А сейчас о новом соблазне, про который сообщил мне внезапно переставший причитать Кузьма Кузьмич Сухо-Дроссель.
— Многие думают, — вдруг улыбнулся во весь рот засушенный австрияк, — тут у нас, в Романове, поветрие! Североамериканские индейцы, говорят, наслали. В отместку за то, что мы их социалистический индихенизм отвергли. Но мы-то знаем, откуда ноги растут!
По рассказам Дросселя выходило так.
От основного потока эфирного ветра отделилась струйка: маленькое и на первый взгляд жалкое поветрие лжи и домыслов. Главный научный эксперимент, как утверждал засушенный австрияк, неправильно подействовал на эфирный ветер. И теперь этот ветер — скорее, один рукав его — стал провоцировать вздорные и несвоевременные мыслишки.
— Сколько на Волге живу, никогда такие глупости романовцам в голову не влетали.

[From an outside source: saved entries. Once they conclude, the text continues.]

File: config.mk
export PLATFORM = sky130hd
export DESIGN_NAME = branch_cmp_pipe
export DESIGN_NICKNAME = d
export VERILOG_FILES = /design/src/rtl/branch_cmp_pipe.sv
export SDC_FILE = /design/constraint.sdc
export NUM_CORES = 1
export LEC_CHECK = 0
export BUFFER_PORTS_ARGS = -buffer_cell sky130_fd_sc_hd__clkbuf_2
export CORE_MARGIN = 5
export CORE_UTILIZATION = 30
export DETAILED_ROUTE_END_ITERATION = 10
export PLACE_DENSITY_LB_ADDON = 0.05
export SLEW_MARGIN = 10
export SYNTH_ARGS = -nofsm -noshare
export SYNTH_HDL_FRONTEND = slang
export SYNTH_SLANG_ARGS = --single-unit
File: constraint.sdc
create_clock -name i_clk -period 2.4 [get_ports i_clk]
set_input_delay 0.48 -clock i_clk [delete_from_list [all_inputs] [get_ports i_clk]]
set_output_delay 0.48 -clock i_clk [all_outputs]
set_load 0.03 [all_outputs]
File: src/rtl/branch_cmp_pipe.sv
// Pipelined branch / SLT comparator: XLEN operands are compared one chunk per stage,
// MSB chunk first, carrying eq/lt accumulators and a hart tag down the pipe.
module branch_cmp_pipe #(
  parameter int XLEN       = 32,
  parameter int NUM_STAGES = 2,
  parameter int TAG_W      = 4
) (
  input  logic             i_clk,
  input  logic             i_reset_n,
  input  logic             i_valid,
  input  logic [TAG_W-1:0] i_tag,
  input  logic             i_stall,
  input  logic             i_flush,
  input  logic             i_slt_op,
  input  logic             i_br_signed,
  input  logic             i_is_branch,
  input  logic [2:0]       i_funct3,
  input  logic [XLEN-1:0]  i_rd1,
  input  logic [XLEN-1:0]  i_rd2,
  output logic             o_valid,
  output logic [TAG_W-1:0] o_tag,
  output logic             o_slt,
  output logic             o_is_branch_valid
);

  localparam int CW = XLEN / NUM_STAGES;
  localparam int NR = (NUM_STAGES > 1) ? NUM_STAGES - 1 : 1;

  // Stage register k keeps only the bits not yet compared; this packs them end to end.
  function automatic int rem_off(input int k);
    int s;
    s = 0;
    for (int j = 0; j < k; j++) s += XLEN - (j + 1) * CW;
    return s;
  endfunction

  localparam int RTOT = (NUM_STAGES > 1) ? rem_off(NUM_STAGES - 1) : 1;

  logic [RTOT-1:0]     a_fwd, b_fwd;
  logic [NR-1:0]       v_fwd, eq_fwd, lt_fwd, slt_fwd, br_fwd;
  logic [NR*TAG_W-1:0] tag_fwd;
  logic [NR*3-1:0]     f3_fwd;

  logic             o_valid_q, o_slt_q, o_br_q;
  logic [TAG_W-1:0] o_tag_q;

  generate
    for (genvar gi = 0; gi < NUM_STAGES; gi++) begin : g_stg
      localparam int W = XLEN - gi * CW;
      logic [W-1:0]     a_in, b_in;
      logic             v_in, eq_in, lt_in, slt_in, br_in;
      logic [TAG_W-1:0] tag_in;
      logic [2:0]       f3_in;
      logic             eq_c, lt_c, eq_d, lt_d;

      if (gi == 0) begin : g_head
        // Sign-extend the MSB chunk by one bit so one signed compare covers both modes.
        logic signed [CW:0] a_x, b_x;
        assign a_in   = i_rd1;
        assign b_in   = i_rd2;
        assign v_in   = i_valid;
        assign eq_in  = 1'b1;
        assign lt_in  = 1'b0;
        assign slt_in = i_slt_op;
        assign br_in  = i_is_branch;
        assign tag_in = i_tag;
        assign f3_in  = i_funct3;
        assign a_x    = {i_br_signed & a_in[W-1], a_in[W-1 -: CW]};
        assign b_x    = {i_br_signed & b_in[W-1], b_in[W-1 -: CW]};
        assign lt_c   = a_x < b_x;
      end else begin : g_body
        assign a_in   = a_fwd[rem_off(gi-1) +: W];
        assign b_in   = b_fwd[rem_off(gi-1) +: W];
        assign v_in   = v_fwd[gi-1];
        assign eq_in  = eq_fwd[gi-1];
        assign lt_in  = lt_fwd[gi-1];
        assign slt_in = slt_fwd[gi-1];
        assign br_in  = br_fwd[gi-1];
        assign tag_in = tag_fwd[(gi-1)*TAG_W +: TAG_W];
        assign f3_in  = f3_fwd[(gi-1)*3 +: 3];
        assign lt_c   = a_in[W-1 -: CW] < b_in[W-1 -: CW];
      end

      assign eq_c = a_in[W-1 -: CW] == b_in[W-1 -: CW];
      assign eq_d = eq_in & eq_c;
      assign lt_d = lt_in | (eq_in & lt_c);

      if (gi < NUM_STAGES - 1) begin : g_reg
        logic [W-CW-1:0]  a_q, b_q;
        logic             v_q, eq_q, lt_q, slt_q, br_q;
        logic [TAG_W-1:0] tag_q;
        logic [2:0]       f3_q;

        always_ff @(posedge i_clk) begin
          if (!i_reset_n)   v_q <= 1'b0;
          else if (i_flush) v_q <= 1'b0;
          else if (!i_stall) v_q <= v_in;
          if (!i_stall) begin
            a_q   <= a_in[W-CW-1:0];
            b_q   <= b_in[W-CW-1:0];
            eq_q  <= eq_d;
            lt_q  <= lt_d;
            slt_q <= slt_in;
            br_q  <= br_in;
            tag_q <= tag_in;
            f3_q  <= f3_in;
          end
        end

        assign a_fwd[rem_off(gi) +: W-CW] = a_q;
        assign b_fwd[rem_off(gi) +: W-CW] = b_q;
        assign v_fwd[gi]                   = v_q;
        assign eq_fwd[gi]                  = eq_q;
        assign lt_fwd[gi]                  = lt_q;
        assign slt_fwd[gi]                 = slt_q;
        assign br_fwd[gi]                  = br_q;
        assign tag_fwd[gi*TAG_W +: TAG_W]  = tag_q;
        assign f3_fwd[gi*3 +: 3]           = f3_q;
      end else begin : g_out
        logic taken_d;

        always_comb begin
          taken_d = 1'b0;
          case (f3_in)
            3'b000:         taken_d = eq_d;
            3'b001:         taken_d = ~eq_d;
            3'b100, 3'b110: taken_d = lt_d;
            3'b101, 3'b111: taken_d = ~lt_d;
            default:        taken_d = 1'b0;
          endcase
          taken_d = taken_d & br_in;
        end

        always_ff @(posedge i_clk) begin
          if (!i_reset_n) begin
            o_valid_q <= 1'b0;
            o_slt_q   <= 1'b0;
            o_br_q    <= 1'b0;
            o_tag_q   <= '0;
          end else if (i_flush) begin
            o_valid_q <= 1'b0;
            o_slt_q   <= 1'b0;
            o_br_q    <= 1'b0;
          end else if (!i_stall) begin
            o_valid_q <= v_in;
            o_slt_q   <= v_in & (slt_in ? lt_d : 1'b1);
            o_br_q    <= v_in & taken_d;
            if (v_in) o_tag_q <= tag_in;
          end
        end
      end
    end
  endgenerate

  assign o_valid           = o_valid_q;
  assign o_tag             = o_tag_q;
  assign o_slt             = o_slt_q;
  assign o_is_branch_valid = o_br_q;

endmodule

==> metrics.md, run 1 <==
| Metric | Value |
|---|---|
| Outcome | complete, no violations |
| Pwr Density | 560 nW/um^2 |
| CP Class | reg -> reg |
| Post-DRT Antenna Nets | 0 |
| Initial drt markers | 36 |
| Static leakage | 1.51 nW |
| CP startpoint | a_fwd[13] |
| Final Net Count | 407 |
| Final number of setup-violating endpoints | 0 |
| Hold_ws | 0.356 ns |
| Count of final hold-check violations | 0 |
| Synth top area share | 50.9% |
| CTS tree | yes |
| DIE HEIGHT | 102 um |
| Fin crit share | 81.2% |
| Postcts setup bufs | 0 |
| Worst-path clk slew | 0.09 ns |
| Die ar. | 10400 sq um |
| CP max stage cell | edfxtp_1 |
| Htree depth | 2 |
| Post-DP HPWL | 4.10 mm |
| Final Non-Filler Cells | 402 |
| Number of fill cells | 816 |
| Most frequent cells in the layout | clkbuf_2, edfxtp_1, inv_1 |
| Seq/Total Area, Yosys | 57.3% |
| Yosys reg bits | 51 |
| Final period demand of the worst path | 1.95 ns |
| Met1 GRT Util | 11.7% |
| F_max | 0.513 GHz |
| Grt met2 use | 16.9% |
| IO Pins | 86 |
| Critical path peak fanout | 2 |
| Min-Delay Startpoint | i_rd2[3] |
| Via-per-instance ratio | 4.31 |
| Bufs on Longest Clock Path | 2 |
| Worst reg2reg path depth | 6 |
| YS warnings | 0 |
| Synth cell types | 35 |
| Synth top area cells | edfxtp_1, ha_1, dfxtp_1 |
| Dpl cells | 394 |
| Max stage delay on crit path | 0.38 ns |
| Fin util | 38.9% |
| Hold Crit Class | in -> reg |
| Final WL | 4.85 mm |
| Critical path data required time | 2.59 ns |
| Layout cells sized above 1 | 33.3% |
| Die X | 102 um |
| Initial antenna violation count | 0 |
| Worst slew pin tran | 0.437 ns |
| GRT Overall Usage | 10.1% |
| FP Rows | 33 |
| Drt wl/cell | 12.1 um |
| First-pass GRT wire length | 8.04 mm |
| Area leader, netlist | edfxtp_1 |
| Syn_nets | 313 |
| Peak supply drop | 0.000211 V |
| Reg2reg start | a_fwd[13] |
| Drt first pass iters | 6 |
| Commonest non-fill, non-tap cell in the layout | clkbuf_2 |
| Clk Latency, worst-skew pair | 0.29 ns |
| Post_cts resized | 0 |
| Core area | 8220 sq um |
| Total grt overflow | 0 |
| Crit path DAT | 2.14 ns |
| R2R Path End | o_slt |
| Setup Skew | 0.00510 ns |
| Slew headroom | 70.8% |
| Largest net degree at the start of global routing | 26 |
| Startpoint Class | flop |
| Crit-path cells | ha_1, nand4_1, or2_4, a31oi_1, o311ai_1, a32o_1 |
| CTS hold repair buffers | 0 |
| Placed instance area | 3110 sq um |
| Crit-path leading delay family | compound AO/OA/AOI/OAI gates |
| Mean Syn Cell Area | 12.5 sq um |
| RSZ-0062 raised after global routing | no |
| R2R Setup Slk | 0.45 ns |
| Port Buffers | 85 |
| Antenna Cells | 0 |
| Syn Inst Count | 202 |
| Pins Over Slew Limit | 0 |
| Buf/Inv on CP | 0 |
| Critical Path Sink Type | flop |
| Routed via count | 1733 |
| # clock sinks | 51 |
| Total CTS buffers | 5 |
| Starting Density | 30.9% |
| DR DRC count | 0 |
| M3 GR Usage | 3.96% |
| Placer Congestion | 0.743 |
| Mapped Area | 2530 sq um |
| Vias in the first global route | 1779 |
| Min-Delay Endpoint | b_fwd[3] |
| CTS root buf | clkbuf_8 |
| Worst hold stages | 1 |
| Maximum capacitance violations | 0 |
| Area growth syn-to-layout | 26.2% |
| Final Cell Area | 3200 sq um |
| Grt peak-use layer | met2 |
| Sum Neg Setup Slack | 0 ns |
## stage by stage
step	power (W)	setup slack [ns]
6_report	0.00179	0.450
5_1_grt	0.00191	0.317
4_1_cts	0.00183	0.406
3_5_place_dp	0.00132	0.435
3_3_place_gp	0.00132	0.410
2_1_floorplan	0.00121	0.609
## worst register-to-register path, delay by kind of cell (launching register included)
family	cells	cell delay, ns
fa+ha+maj	1	0.31
compound gates	3	0.71
simple gates	2	0.44
flops	1	0.38
## cells by family after synthesis
logic type / after synthesis / synth area share [%]
AO/OA/AOI/OAI: 34 / 8.34
XOR/XNOR: 2 / 0.691
adder cells (fa/ha/maj): 32 / 15.8
buffers and inverters: 35 / 5.18
flip-flops: 51 / 57.3
multiplexers: 6 / 2.37
AND/OR/NAND/NOR: 42 / 10.4
## flip-flops by register name, indices dropped and copies added, names as in the netlist
register and flops:
eq_fwd 1, g_stg.g_reg.lt_q 1, o_tag 4, f3_fwd 3, o_is_branch_valid 1, b_fwd 16, o_slt 1, a_fwd 16
o_valid 1, g_stg.g_reg.slt_q 1, br_fwd 1, g_stg.g_reg.tag_q 4, g_stg.g_reg.v_q 1
## synthesized netlist by cell type
| cell | n |
|---|---|
| or2_4 | 1 |
| o21ai_0 | 3 |
| o21ai_1 | 4 |
| o311ai_1 | 1 |
| nor3_1 | 2 |
| mux2i_1 | 6 |
| inv_2 | 1 |
| nor2b_1 | 9 |
| and4bb_1 | 1 |
| nand2_1 | 7 |
| nand4_1 | 4 |
| or2_1 | 1 |
| ha_1 | 32 |
| and2b_2 | 1 |
| o21bai_1 | 2 |
| o211ai_1 | 1 |
| a31o_1 | 1 |
| inv_1 | 34 |
| a31oi_1 | 1 |
| xor2_1 | 2 |
| nand2b_1 | 1 |
| and3_1 | 1 |
| nor4_4 | 1 |
| nand4_2 | 1 |
| and2b_1 | 1 |
| nor2_1 | 4 |
| a32o_1 | 2 |
| edfxtp_1 | 43 |
| nand3_1 | 5 |
| and4_1 | 1 |
| a211oi_1 | 2 |
| a21o_1 | 4 |
| nor4_1 | 1 |
| a21oi_1 | 13 |
| dfxtp_1 | 8 |
## area by class of cell
type                            instances  area [sq um]  share of cell area, %
Inverter                               35           131                   4.11
Timing Repair Buffer                   87           440                   13.8
Multi-Input combinational cell        116           952                   29.8
Sequential cell                        51          1450                   45.4
Clock inverter                          1          5.00                  0.156
Clock buffer                            7          86.3                   2.70
Tap cell                              105           131                   4.11
## worst max path at each step
stage,to,slack (ns),depth (start not counted)
floorplan,o_tag[0],0.61,5
global route,o_slt,0.32,6
global placement,o_slt,0.41,6
CTS,o_slt,0.41,6
detailed placement,o_slt,0.43,6
finish,o_slt,0.45,6
## routing by layer
layer | share of wire (%) | wire (um)
met1 | 42 | 2030
met2 | 48 | 2310
met3 | 8.7 | 422
met4 | 1.7 | 82
met5 | 0 | 0
## power breakdown
group | internal [W] | switching, W
Sequential | 0.00103 | 0.0000193
Clock | 0.000233 | 0.000261
Combinational | 0.000126 | 0.000124
(Power assumes the default switching activity.)
==> inputs of run 2 (changes only) <==
Clock period 2.4 ns to 1.6 ns, I/O delays scaled along.
==> run 2 against run 1 <==
  * The run now ends with setup timing left
  * Sequential share of layout area decreased by 1.8 points
  * Clock power increased by 86%
  * Non-clock buffer count rose by 10
  * Die area unchanged
  * Hold slack got worse by 0.17 ns
  * Final cell count increased by 2.5%
  * Clock skew increased by 0.00086 ns
  * Wire length increased by 0.56%
  * Fmax increased by 13%
  * Count of clock-buffer cells in the layout fell by 2
  * Critical path depth is the same
  * Utilization grew 1.6 points
  * Critical path type unchanged
  * Critical endpoint unchanged
  * Largest power group unchanged
==> metrics.md, run 2 (same netlist as run 1, synthesis figures left out) <==
| Metric | Value |
|---|---|
| Postcts setup bufs | 0 (unchanged) |
| Crit-path leading delay family | compound AO/OA/AOI/OAI gates |
| Dpl cells | 404 (+2.5%) |
| Die ar. | 10400 sq um (unchanged) |
| Slew headroom | 81.7% (+11 points) |
| Maximum capacitance violations | 0 (unchanged) |
| Buf/Inv on CP | 0 (unchanged) |
| Sum Neg Setup Slack | -0.246 ns (-0.246 ns) |
| CP max stage cell | edfxtp_1 |
| Routed via count | 1768 (+2.0%) |
| Fin crit share | 108% (+27 points) |
| Post-DP HPWL | 4.10 mm (-0.21%) |
| Drt first pass iters | 4 (-2) |
| Commonest non-fill, non-tap cell in the layout | clkbuf_2 |
| Critical Path Sink Type | flop |
| Port Buffers | 85 (unchanged) |
| DIE HEIGHT | 102 um (unchanged) |
| Drt wl/cell | 11.8 um (-1.9%) |
| Layout cells sized above 1 | 36.8% (+3.5 points) |
| CTS hold repair buffers | 0 (unchanged) |
| Crit-path cells | ha_1, nand4_1, or2_4, a31oi_4, o311ai_2, a32o_1 |
| # clock sinks | 51 (unchanged) |
| Most frequent cells in the layout | clkbuf_2, edfxtp_1, inv_1 |
| Core area | 8220 sq um (unchanged) |
| First-pass GRT wire length | 8.20 mm (+2.0%) |
| Worst-path clk slew | 0.10 ns (about the same) |
| Final Non-Filler Cells | 412 (+2.5%) |
| Placer Congestion | 0.724 (-2.5%) |
| Final number of setup-violating endpoints | 2 (+2) |
| Bufs on Longest Clock Path | 2 (unchanged) |
| Pwr Density | 873 nW/um^2 (+56%) |
| Crit path DAT | 1.93 ns (-0.21 ns) |
| DR DRC count | 0 (unchanged) |
| Peak supply drop | 0.000311 V (+48%) |
| FP Rows | 33 (unchanged) |
| Clk Latency, worst-skew pair | 0.30 ns (about the same) |
| Htree depth | 2 (unchanged) |
| Outcome | finished, violations left |
| Largest net degree at the start of global routing | 23 (-12%) |
| Setup slack at placement | -0.183 ns (-0.617 ns) |
| Hold Crit Class | in -> reg |
| Initial antenna violation count | 0 (unchanged) |
| Total CTS buffers | 5 (unchanged) |
| Startpoint Class | flop |
| Instance count on the critical path | 6 (unchanged) |
| CTS root buf | clkbuf_8 |
| IO Pins | 86 (unchanged) |
| Worst hold stages | 1 (unchanged) |
| Max stage delay on crit path | 0.38 ns (about the same) |
| Failing checks | setup timing |
| Final Net Count | 417 (+2.5%) |
| Worst reg2reg path depth | 6 (unchanged) |
| Via-per-instance ratio | 4.29 (-0.46%) |
| Final period demand of the worst path | 1.73 ns (-0.224 ns) |
| F_max | 0.579 GHz (+13%) |
| Critical path peak fanout | 2 (unchanged) |
| Pins Over Slew Limit | 0 (unchanged) |
| Final WL | 4.88 mm (+0.56%) |
| CP Class | reg -> reg |
| CTS tree | yes |
| Die X | 102 um (unchanged) |
| Hold_ws | 0.181 ns (-0.174 ns) |
| Setup Skew | 0.00596 ns (+0.000864 ns) |
| Critical path data required time | 1.80 ns (-0.79 ns) |
| Static leakage | 1.57 nW (+3.8%) |
| Starting Density | 30.9% (unchanged) |
| Antenna Cells | 0 (unchanged) |
| Area growth syn-to-layout | 31.2% |
| Vias in the first global route | 1889 (+6.2%) |
| Count of final hold-check violations | 0 (unchanged) |
| Initial drt markers | 50 (+39%) |
| Worst slew pin tran | 0.273 ns (-0.164 ns) |
| Post-DRT Antenna Nets | 0 (unchanged) |
| Setup WS post-layout | -0.126 ns (-0.576 ns) |
| GRT Overall Usage | 10.0% (-0.050 points) |
| RSZ-0062 raised after global routing | yes |
| Total grt overflow | 0 (unchanged) |
| Number of fill cells | 786 (-3.7%) |
[run 2: layout make-up]
class / count / area, sq um / area share (%)
sequential: 51 / 1450 / 43.6
multi-input combinational: 116 / 978 / 29.4
timing repair buffer: 97 / 515 / 15.5
inverter: 35 / 134 / 4.02
tap: 105 / 131 / 3.95
clock buffer: 5 / 68.8 / 2.07
clock inverter: 3 / 47.5 / 1.43
[run 2: per-stage QoR]
stage	area, sq um	total power, W	util, %
finish	3330	0.00290	40.5
global route	3330	0.00309	40.5
CTS	3320	0.00296	40.4
detailed placement	3190	0.00202	38.8
global placement	3190	0.00202	38.8
floorplan	2540	0.00181	-
[run 2: final timing paths]
| check | from | to | slack [ns] |
|---|---|---|---|
| setup / recovery | a_fwd[13] | o_slt | -0.13 |
| hold / removal | i_rd1[5] | a_fwd[5] | 0.18 |
| setup reg to reg | a_fwd[13] | o_slt | -0.13 |
| hold reg to reg | o_valid | o_valid | 0.47 |
[run 2: layer usage]
| layer | track usage, % | routed length [um] | vias to the layer above |
|---|---|---|---|
| li1 | - | - | 935 |
| met1 | 12.4 | 2130 | 779 |
| met2 | 16.7 | 2340 | 49 |
| met3 | 2.94 | 325 | 5 |
| met4 | 3.63 | 76 | 0 |
| met5 | 0 | 0 | - |
[run 2: repair_timing]
action	4_1_cts	5_1_grt
gates resized for setup	1	2
gates cloned	0	0
endpoints found under the setup margin	2	2
pin swaps	0	2
[run 2: worst register-to-register path: cells and delay by family (launching register included)]
family | cells | cell delay [ns]
adder cells (fa/ha/maj) | 1 | 0.31
AO/OA/AOI/OAI | 3 | 0.50
AND/OR/NAND/NOR | 2 | 0.44
flip-flops | 1 | 0.38
[run 2: report_power, final]
part	internal, W	total [W]	switching [W]
Combinational	0.000215	0.000414	0.000199
Sequential	0.00154	0.00157	0.0000300
Clock	0.000474	0.000921	0.000446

Основных мыслей в этой отделившейся струйке, в этом поветрии было две.
Первая: про Варяжскую Русь.
Вторая: о продаже Сибири японцам и о присоединении Чукотского автономного округа к уже проданной когда-то Аляске.
Вторая мысль не прижилась, быстро отпала. На субботнем базаре две-три бабищи вякнули чего-то про японо-американскую благодать, но отпор им сразу дал все еще бодрый разумом Исай Икарович Пеньков.
В тот день ста восьмилетний старожил вполне случайно оказался на рынке (покупал корнеплоды и зелень).
Мужественный старик сразу указал на два важнейших обстоятельства. Причем указал полемически, в форме вопросов.
— Сиськами прете?! — обратился он сперва к женской части. Но тут же переключился на мужскую: — Обезьянью тушенку жрать наладилисссь? — взвизгнул он так, что некоторые из базарных затряслись и задергались, словно их собирались лечить пчелами.
Базарные ряды замерли и базарные ряды прислушались.
— Я спрашиваю, обезьян на кострах жарить будете?
Употреблять в пищу обезьян желающих не нашлось. После неловкого молчания рыночники нестройно загомонили. Сперва недовольно, но потом — по отношению к говорящему — все одобрительней: мол, столетнее страшилище, а дела лучше юных министров просекает.